**Input data**
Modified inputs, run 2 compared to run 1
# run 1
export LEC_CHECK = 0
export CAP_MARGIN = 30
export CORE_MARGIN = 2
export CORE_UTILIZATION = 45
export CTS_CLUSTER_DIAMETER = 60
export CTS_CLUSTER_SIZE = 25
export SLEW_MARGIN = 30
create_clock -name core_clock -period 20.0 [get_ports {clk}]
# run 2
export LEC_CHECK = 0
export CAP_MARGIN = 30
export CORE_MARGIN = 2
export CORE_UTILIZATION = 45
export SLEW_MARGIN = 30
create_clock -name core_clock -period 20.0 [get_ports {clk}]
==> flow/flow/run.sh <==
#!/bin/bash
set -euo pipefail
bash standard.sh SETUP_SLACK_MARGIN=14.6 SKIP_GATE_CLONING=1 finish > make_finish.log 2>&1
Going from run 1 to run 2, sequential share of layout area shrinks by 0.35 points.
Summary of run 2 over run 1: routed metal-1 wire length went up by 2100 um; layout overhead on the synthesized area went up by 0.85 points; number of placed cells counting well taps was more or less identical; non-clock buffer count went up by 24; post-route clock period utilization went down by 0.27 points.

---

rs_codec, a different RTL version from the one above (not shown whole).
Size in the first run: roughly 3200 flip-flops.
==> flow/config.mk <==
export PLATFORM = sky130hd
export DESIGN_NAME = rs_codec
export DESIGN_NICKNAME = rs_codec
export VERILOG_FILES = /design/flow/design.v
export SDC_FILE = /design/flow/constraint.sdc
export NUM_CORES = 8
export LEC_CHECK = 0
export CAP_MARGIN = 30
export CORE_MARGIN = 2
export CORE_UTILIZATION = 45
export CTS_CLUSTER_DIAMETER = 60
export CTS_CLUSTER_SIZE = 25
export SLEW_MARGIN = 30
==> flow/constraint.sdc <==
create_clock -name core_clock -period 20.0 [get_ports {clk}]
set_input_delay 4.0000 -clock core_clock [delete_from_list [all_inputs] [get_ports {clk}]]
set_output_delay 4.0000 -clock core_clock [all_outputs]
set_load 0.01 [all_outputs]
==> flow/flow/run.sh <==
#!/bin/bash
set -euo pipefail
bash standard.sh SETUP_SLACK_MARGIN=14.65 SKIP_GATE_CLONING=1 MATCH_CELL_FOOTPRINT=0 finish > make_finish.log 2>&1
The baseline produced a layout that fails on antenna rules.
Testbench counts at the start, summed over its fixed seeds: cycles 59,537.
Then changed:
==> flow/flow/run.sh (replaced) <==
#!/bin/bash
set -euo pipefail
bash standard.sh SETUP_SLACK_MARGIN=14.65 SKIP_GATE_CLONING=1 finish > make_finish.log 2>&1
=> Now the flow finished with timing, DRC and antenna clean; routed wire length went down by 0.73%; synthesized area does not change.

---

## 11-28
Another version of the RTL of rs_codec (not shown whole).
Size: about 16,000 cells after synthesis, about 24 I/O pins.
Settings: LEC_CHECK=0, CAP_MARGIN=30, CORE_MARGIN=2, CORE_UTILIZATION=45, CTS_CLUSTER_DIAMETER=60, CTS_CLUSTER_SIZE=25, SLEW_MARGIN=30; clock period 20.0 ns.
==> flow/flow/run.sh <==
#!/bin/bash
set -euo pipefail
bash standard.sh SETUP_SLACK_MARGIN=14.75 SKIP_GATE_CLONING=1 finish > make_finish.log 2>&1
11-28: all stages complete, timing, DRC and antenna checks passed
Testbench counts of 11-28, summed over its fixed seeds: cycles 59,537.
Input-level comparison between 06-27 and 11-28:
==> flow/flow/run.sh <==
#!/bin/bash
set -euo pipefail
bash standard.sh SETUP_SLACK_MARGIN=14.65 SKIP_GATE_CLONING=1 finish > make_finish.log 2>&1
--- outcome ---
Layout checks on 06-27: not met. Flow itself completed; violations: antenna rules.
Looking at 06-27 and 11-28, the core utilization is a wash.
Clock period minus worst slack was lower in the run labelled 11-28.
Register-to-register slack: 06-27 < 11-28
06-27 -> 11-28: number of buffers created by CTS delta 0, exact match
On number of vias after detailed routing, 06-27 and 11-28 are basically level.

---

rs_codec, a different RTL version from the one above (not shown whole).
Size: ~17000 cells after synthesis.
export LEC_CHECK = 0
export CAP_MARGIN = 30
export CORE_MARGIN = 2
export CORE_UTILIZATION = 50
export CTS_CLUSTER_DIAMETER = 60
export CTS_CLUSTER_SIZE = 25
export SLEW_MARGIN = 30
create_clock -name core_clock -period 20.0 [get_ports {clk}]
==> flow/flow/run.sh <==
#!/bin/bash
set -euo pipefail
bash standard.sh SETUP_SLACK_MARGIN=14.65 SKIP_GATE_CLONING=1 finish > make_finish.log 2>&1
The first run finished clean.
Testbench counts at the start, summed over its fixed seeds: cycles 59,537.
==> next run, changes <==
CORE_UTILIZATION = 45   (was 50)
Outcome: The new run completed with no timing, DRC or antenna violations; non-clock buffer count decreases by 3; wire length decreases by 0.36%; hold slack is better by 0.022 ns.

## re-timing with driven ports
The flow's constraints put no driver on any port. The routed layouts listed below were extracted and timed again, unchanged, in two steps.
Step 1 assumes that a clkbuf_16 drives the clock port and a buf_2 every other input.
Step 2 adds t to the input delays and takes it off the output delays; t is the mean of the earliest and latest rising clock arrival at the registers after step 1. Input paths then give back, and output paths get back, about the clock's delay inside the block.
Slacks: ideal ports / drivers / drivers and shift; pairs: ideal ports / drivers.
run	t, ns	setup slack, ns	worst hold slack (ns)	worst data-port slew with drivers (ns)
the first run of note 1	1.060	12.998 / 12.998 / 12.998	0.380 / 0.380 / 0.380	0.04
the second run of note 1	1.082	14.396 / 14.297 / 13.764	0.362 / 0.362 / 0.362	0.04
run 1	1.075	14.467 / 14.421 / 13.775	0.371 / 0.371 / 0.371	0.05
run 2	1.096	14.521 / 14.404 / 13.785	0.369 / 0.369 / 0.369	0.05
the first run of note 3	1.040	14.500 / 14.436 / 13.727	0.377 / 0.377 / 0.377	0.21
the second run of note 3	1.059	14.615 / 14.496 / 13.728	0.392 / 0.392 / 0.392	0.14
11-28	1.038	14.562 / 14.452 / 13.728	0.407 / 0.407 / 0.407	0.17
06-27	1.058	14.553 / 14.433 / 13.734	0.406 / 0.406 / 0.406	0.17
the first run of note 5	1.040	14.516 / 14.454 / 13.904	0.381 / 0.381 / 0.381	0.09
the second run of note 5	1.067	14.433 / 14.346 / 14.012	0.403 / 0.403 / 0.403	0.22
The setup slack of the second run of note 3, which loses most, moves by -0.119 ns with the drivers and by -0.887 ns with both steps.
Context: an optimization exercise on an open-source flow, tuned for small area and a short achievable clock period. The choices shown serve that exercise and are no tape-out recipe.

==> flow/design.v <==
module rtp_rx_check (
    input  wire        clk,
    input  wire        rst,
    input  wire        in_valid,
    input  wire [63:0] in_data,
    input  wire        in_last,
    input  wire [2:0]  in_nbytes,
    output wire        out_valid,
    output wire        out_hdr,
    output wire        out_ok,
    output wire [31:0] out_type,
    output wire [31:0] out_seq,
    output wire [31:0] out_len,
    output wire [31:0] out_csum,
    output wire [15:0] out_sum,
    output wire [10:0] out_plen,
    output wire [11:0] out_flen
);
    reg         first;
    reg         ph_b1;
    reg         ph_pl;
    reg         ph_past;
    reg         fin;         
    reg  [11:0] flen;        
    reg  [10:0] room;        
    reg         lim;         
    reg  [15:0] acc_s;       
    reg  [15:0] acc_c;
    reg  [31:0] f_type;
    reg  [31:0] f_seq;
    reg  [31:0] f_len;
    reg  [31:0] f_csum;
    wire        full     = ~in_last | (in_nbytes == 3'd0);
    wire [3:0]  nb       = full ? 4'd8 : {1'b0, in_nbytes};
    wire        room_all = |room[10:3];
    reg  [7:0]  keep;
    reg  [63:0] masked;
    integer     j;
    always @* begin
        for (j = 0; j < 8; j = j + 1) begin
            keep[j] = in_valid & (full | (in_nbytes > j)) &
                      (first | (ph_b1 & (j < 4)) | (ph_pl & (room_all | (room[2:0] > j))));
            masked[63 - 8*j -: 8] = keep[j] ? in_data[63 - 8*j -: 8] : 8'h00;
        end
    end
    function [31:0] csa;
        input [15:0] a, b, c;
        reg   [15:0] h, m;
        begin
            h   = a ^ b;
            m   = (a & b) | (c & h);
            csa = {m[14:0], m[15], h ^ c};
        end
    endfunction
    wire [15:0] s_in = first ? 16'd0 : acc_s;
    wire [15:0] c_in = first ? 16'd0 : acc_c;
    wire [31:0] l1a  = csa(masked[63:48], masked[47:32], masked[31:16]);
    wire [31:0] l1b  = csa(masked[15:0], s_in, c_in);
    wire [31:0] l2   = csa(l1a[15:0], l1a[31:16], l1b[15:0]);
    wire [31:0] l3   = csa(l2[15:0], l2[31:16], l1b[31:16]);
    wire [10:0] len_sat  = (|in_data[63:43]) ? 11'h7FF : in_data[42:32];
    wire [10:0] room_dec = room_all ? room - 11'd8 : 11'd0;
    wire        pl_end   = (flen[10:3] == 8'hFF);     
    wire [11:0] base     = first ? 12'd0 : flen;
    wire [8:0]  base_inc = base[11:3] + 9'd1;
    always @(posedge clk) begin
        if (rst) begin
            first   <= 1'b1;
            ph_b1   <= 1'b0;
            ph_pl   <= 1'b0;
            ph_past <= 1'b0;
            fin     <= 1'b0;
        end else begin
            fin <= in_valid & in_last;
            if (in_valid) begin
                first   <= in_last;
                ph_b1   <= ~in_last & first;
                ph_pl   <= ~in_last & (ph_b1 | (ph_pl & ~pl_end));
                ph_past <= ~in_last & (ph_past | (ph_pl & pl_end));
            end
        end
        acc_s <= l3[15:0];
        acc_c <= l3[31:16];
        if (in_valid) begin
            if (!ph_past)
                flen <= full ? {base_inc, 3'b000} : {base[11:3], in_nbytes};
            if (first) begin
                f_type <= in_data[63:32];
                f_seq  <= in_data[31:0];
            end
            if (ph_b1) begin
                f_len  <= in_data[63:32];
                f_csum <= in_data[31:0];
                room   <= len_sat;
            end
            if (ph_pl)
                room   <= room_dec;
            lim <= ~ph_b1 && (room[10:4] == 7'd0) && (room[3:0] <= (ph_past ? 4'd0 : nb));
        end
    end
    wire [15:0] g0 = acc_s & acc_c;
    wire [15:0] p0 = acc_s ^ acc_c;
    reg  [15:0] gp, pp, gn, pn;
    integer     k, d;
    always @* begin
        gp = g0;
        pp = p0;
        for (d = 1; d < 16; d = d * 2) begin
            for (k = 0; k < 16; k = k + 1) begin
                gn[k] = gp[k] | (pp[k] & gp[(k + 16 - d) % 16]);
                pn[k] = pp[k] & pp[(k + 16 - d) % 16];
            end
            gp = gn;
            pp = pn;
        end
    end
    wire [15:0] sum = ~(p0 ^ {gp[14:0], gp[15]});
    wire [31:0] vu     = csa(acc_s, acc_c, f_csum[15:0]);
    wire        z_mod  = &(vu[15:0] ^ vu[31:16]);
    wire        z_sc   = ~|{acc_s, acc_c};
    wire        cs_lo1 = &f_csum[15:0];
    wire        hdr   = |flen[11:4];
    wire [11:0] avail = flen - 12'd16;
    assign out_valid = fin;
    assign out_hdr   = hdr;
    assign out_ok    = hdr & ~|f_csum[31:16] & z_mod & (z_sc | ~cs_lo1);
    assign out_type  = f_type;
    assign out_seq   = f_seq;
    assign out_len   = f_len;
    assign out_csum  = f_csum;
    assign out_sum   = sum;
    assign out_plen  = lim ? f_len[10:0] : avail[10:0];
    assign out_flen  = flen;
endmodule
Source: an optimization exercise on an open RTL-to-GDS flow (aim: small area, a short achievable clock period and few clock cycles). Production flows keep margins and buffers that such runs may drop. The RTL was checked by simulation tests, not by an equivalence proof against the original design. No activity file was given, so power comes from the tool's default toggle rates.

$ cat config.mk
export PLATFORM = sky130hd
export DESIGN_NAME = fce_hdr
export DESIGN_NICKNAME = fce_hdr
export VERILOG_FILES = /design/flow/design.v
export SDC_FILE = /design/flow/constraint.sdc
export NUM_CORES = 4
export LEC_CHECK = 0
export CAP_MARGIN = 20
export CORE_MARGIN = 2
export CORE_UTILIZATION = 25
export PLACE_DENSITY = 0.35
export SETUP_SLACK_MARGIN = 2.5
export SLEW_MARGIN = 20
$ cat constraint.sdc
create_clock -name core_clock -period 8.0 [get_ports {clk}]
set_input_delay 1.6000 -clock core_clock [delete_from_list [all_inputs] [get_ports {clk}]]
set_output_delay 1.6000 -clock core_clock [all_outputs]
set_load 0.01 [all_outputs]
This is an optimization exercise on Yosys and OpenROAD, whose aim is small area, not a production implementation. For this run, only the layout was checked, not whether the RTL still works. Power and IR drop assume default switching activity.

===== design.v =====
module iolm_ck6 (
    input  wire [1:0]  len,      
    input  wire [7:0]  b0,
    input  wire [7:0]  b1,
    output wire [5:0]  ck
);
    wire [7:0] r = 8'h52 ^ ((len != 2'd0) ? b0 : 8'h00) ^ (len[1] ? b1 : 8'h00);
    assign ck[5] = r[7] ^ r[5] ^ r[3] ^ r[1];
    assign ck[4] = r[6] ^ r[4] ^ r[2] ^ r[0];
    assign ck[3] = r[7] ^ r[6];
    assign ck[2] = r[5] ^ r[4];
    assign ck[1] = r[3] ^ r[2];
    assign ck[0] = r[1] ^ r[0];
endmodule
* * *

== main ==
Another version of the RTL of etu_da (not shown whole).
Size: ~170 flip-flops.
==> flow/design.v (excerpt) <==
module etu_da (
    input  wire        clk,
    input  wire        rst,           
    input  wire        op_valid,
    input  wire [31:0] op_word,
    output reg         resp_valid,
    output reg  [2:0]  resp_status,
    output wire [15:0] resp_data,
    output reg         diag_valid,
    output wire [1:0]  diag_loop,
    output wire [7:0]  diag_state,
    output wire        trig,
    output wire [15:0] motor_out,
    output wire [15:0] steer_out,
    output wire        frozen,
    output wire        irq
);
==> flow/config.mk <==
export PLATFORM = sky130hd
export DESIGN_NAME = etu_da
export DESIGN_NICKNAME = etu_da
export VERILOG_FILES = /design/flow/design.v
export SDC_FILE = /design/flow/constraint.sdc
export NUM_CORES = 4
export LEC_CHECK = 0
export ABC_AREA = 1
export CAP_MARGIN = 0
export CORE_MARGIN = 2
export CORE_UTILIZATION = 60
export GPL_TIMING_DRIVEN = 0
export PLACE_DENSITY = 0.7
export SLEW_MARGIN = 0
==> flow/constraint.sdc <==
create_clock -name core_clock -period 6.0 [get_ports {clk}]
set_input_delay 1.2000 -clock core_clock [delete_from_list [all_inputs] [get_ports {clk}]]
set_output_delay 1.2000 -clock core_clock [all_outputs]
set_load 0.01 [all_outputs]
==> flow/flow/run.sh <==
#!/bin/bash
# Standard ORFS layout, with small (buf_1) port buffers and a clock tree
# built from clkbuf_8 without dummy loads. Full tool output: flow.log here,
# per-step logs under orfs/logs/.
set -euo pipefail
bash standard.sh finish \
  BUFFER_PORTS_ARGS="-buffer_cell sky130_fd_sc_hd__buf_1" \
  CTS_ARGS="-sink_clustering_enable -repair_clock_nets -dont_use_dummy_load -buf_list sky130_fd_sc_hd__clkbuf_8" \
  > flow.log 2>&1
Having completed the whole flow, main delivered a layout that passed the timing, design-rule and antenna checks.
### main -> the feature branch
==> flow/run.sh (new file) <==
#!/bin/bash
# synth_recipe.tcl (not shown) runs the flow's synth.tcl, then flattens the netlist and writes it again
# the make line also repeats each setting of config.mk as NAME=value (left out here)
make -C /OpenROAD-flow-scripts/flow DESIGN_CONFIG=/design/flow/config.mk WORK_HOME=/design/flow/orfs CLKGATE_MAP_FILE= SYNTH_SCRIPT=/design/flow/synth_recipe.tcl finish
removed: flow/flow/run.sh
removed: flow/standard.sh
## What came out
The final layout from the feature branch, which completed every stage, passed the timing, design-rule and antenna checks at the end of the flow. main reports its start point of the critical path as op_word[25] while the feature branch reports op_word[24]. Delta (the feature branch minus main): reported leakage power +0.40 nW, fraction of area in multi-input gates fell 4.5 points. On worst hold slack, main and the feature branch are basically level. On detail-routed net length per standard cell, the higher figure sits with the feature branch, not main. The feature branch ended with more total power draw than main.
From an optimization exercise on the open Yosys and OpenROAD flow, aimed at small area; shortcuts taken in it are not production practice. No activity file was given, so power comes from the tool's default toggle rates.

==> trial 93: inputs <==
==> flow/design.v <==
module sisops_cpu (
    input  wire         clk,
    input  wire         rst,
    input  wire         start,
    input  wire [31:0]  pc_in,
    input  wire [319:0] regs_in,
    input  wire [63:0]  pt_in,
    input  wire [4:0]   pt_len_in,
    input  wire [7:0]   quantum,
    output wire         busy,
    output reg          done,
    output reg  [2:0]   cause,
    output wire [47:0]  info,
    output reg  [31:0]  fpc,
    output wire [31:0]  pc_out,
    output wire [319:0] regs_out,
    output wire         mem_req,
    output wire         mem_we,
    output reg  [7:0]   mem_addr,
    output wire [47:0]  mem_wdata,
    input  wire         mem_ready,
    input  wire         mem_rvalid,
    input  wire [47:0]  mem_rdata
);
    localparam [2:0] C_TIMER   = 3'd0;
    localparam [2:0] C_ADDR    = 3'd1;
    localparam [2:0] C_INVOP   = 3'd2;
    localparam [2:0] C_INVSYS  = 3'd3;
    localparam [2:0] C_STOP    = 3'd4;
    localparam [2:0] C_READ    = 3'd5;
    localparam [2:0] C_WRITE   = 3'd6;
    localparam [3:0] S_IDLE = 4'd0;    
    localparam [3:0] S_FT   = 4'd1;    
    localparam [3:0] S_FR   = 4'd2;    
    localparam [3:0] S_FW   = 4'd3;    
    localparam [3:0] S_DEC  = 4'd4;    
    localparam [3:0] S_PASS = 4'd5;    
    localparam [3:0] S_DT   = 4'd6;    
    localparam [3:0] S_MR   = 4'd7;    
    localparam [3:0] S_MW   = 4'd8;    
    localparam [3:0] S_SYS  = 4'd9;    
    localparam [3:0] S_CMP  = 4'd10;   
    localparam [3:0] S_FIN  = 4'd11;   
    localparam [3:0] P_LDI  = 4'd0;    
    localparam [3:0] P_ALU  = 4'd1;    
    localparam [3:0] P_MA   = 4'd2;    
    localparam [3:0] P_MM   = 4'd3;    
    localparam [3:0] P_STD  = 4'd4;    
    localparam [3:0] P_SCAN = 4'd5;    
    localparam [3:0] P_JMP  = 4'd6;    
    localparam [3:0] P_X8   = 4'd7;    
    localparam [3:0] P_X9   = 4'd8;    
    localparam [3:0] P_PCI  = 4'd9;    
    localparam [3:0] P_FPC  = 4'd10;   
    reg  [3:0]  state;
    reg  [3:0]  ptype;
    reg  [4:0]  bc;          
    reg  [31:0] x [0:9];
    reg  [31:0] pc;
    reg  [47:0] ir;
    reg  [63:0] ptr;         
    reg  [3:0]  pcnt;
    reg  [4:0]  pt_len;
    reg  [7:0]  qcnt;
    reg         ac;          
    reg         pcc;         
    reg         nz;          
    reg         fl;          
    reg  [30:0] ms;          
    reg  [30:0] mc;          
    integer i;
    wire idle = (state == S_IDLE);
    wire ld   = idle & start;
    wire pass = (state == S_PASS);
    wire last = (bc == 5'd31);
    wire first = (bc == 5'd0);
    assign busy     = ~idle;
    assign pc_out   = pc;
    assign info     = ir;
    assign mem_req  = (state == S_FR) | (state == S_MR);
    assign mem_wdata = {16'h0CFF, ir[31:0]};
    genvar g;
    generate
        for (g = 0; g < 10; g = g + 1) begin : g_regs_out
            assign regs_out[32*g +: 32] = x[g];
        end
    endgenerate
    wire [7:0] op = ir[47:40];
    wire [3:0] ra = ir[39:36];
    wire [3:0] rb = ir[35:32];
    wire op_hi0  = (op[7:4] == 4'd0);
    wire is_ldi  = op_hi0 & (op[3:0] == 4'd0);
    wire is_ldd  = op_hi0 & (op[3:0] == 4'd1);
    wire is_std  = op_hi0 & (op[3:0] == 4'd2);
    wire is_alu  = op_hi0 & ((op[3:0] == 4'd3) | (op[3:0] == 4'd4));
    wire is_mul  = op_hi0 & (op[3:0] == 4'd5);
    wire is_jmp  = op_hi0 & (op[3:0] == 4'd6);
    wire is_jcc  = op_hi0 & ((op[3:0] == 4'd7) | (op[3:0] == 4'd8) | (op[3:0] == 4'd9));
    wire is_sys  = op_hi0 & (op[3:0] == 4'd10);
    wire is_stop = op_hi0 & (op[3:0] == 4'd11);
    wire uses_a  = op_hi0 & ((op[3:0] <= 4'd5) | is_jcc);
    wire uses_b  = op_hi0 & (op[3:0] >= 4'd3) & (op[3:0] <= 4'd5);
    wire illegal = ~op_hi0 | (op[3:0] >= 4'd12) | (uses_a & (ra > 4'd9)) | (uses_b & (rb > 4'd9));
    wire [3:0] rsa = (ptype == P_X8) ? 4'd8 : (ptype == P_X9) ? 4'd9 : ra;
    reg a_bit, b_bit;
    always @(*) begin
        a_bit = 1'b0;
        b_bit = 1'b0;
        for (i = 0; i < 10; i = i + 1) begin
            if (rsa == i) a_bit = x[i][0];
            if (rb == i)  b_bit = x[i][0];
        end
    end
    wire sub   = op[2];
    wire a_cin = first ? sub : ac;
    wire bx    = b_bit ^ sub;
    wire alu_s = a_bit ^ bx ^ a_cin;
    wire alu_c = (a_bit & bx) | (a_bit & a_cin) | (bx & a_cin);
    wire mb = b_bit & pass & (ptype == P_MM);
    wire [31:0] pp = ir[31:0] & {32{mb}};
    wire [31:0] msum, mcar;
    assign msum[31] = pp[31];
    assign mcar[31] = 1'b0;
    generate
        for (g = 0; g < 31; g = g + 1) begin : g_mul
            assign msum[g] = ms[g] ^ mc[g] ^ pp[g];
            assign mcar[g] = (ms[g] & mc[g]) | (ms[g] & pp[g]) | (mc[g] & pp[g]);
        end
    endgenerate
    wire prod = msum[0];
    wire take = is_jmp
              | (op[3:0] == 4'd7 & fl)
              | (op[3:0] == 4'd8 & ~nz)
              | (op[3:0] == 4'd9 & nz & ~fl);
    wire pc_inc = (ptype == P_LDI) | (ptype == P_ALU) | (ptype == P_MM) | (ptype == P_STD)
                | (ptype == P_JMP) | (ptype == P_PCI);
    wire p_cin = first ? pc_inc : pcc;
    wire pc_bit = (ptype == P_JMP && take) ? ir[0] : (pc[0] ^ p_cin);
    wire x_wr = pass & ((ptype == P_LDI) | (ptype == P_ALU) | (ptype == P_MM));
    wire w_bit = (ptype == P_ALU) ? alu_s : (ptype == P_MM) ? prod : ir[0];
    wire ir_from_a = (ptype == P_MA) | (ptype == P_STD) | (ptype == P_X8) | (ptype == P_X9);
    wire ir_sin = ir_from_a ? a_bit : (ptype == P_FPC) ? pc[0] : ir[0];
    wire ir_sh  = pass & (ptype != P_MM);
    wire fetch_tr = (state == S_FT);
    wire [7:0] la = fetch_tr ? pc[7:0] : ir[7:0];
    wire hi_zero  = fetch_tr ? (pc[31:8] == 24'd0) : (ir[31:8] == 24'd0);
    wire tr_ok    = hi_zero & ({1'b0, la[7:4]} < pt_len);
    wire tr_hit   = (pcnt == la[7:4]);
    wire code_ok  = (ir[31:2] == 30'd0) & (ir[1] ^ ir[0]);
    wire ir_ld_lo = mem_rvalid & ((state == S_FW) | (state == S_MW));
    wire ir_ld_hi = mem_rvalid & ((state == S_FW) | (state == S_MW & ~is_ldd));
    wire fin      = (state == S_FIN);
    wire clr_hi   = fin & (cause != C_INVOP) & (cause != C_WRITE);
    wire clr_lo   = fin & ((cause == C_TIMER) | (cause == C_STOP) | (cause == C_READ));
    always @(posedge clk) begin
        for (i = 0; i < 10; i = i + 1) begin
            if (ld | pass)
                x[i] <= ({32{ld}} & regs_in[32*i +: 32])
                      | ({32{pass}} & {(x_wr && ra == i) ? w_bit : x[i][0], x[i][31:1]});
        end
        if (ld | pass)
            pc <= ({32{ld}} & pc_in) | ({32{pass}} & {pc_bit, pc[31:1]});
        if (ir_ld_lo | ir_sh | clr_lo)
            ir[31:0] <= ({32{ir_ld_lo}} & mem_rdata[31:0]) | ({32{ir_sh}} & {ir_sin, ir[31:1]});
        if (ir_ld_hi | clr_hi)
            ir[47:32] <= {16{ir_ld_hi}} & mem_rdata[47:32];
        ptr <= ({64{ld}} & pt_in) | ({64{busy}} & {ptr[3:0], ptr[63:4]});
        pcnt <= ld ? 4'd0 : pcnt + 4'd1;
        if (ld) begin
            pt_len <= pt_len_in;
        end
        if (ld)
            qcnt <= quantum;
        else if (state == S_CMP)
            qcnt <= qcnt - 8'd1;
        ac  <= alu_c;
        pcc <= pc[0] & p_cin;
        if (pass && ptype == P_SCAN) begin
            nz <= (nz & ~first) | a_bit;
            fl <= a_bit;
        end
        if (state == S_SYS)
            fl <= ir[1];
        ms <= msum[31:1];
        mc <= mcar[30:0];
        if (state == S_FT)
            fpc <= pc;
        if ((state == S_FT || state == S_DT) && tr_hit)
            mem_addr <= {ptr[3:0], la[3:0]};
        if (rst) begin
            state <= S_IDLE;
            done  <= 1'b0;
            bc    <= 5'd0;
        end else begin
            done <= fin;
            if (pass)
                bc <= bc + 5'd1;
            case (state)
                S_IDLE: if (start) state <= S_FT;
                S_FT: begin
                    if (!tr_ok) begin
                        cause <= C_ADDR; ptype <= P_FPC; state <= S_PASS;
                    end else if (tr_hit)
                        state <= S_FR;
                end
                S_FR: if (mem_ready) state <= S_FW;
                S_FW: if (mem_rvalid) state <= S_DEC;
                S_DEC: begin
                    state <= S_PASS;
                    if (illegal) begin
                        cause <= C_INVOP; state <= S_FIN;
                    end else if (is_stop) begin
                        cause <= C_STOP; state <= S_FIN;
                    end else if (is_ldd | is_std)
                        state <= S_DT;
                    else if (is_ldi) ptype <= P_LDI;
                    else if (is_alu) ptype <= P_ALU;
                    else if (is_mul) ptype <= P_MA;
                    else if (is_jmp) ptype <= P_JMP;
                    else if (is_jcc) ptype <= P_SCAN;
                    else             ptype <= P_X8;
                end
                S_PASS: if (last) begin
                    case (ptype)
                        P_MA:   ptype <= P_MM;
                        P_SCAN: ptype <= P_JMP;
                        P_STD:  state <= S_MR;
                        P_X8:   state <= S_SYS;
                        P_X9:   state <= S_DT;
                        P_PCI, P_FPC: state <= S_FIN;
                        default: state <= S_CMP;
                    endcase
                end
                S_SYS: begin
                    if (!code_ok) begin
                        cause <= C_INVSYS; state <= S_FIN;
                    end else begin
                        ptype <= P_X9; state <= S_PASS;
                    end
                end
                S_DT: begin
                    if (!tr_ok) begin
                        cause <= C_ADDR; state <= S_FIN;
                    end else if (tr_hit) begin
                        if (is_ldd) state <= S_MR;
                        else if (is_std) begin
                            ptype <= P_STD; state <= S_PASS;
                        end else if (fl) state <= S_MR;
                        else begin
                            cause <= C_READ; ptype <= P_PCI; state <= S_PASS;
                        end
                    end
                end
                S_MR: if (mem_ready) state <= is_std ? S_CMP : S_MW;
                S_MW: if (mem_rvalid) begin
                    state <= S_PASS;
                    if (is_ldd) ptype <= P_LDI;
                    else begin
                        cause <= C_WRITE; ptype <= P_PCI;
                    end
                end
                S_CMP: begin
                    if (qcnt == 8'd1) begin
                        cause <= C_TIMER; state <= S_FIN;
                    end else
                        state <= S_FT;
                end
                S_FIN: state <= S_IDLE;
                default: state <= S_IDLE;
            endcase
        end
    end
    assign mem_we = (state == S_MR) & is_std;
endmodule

**The task**
Could you set down, exactly as written, the lines above between the one holding "# the make line" and the one holding "## What came out", inclusive, and nothing more?

**Exercise result**
# the make line also repeats each setting of config.mk as NAME=value (left out here)
make -C /OpenROAD-flow-scripts/flow DESIGN_CONFIG=/design/flow/config.mk WORK_HOME=/design/flow/orfs CLKGATE_MAP_FILE= SYNTH_SCRIPT=/design/flow/synth_recipe.tcl finish
removed: flow/flow/run.sh
removed: flow/standard.sh
## What came out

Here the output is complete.